[Collected data entries]
----------

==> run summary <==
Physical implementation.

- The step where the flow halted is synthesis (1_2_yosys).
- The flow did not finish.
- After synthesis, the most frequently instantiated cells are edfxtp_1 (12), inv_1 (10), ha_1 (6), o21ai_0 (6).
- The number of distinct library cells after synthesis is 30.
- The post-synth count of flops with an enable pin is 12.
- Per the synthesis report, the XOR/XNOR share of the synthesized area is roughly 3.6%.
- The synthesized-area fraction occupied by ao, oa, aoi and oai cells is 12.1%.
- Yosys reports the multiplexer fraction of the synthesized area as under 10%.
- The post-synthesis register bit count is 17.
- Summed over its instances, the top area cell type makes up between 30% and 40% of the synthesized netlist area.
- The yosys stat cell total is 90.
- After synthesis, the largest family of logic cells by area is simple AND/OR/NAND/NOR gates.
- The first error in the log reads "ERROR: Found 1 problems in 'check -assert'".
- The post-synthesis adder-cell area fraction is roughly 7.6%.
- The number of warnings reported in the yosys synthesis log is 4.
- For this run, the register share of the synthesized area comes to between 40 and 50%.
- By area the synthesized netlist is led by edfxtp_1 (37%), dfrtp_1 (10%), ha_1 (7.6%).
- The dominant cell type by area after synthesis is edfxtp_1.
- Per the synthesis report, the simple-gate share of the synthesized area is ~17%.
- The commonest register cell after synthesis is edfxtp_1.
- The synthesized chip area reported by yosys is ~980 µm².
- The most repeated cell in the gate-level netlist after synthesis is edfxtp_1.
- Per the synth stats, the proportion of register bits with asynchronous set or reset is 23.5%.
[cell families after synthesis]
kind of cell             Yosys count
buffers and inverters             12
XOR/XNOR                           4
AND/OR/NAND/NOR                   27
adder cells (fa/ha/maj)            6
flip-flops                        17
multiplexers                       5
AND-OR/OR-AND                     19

----------

*WHAT NEEDS TO BE DONE*: Nothing but the lines from the one with "- The number of warnings" through the end of the data above should be reproduced, each exactly, both ends included.

*SOLUTION BELOW*:
- The number of warnings reported in the yosys synthesis log is 4.
- For this run, the register share of the synthesized area comes to between 40 and 50%.
- By area the synthesized netlist is led by edfxtp_1 (37%), dfrtp_1 (10%), ha_1 (7.6%).
- The dominant cell type by area after synthesis is edfxtp_1.
- Per the synthesis report, the simple-gate share of the synthesized area is ~17%.
- The commonest register cell after synthesis is edfxtp_1.
- The synthesized chip area reported by yosys is ~980 µm².
- The most repeated cell in the gate-level netlist after synthesis is edfxtp_1.
- Per the synth stats, the proportion of register bits with asynchronous set or reset is 23.5%.
[cell families after synthesis]
kind of cell             Yosys count
buffers and inverters             12
XOR/XNOR                           4
AND/OR/NAND/NOR                   27
adder cells (fa/ha/maj)            6
flip-flops                        17
multiplexers                       5
AND-OR/OR-AND                     19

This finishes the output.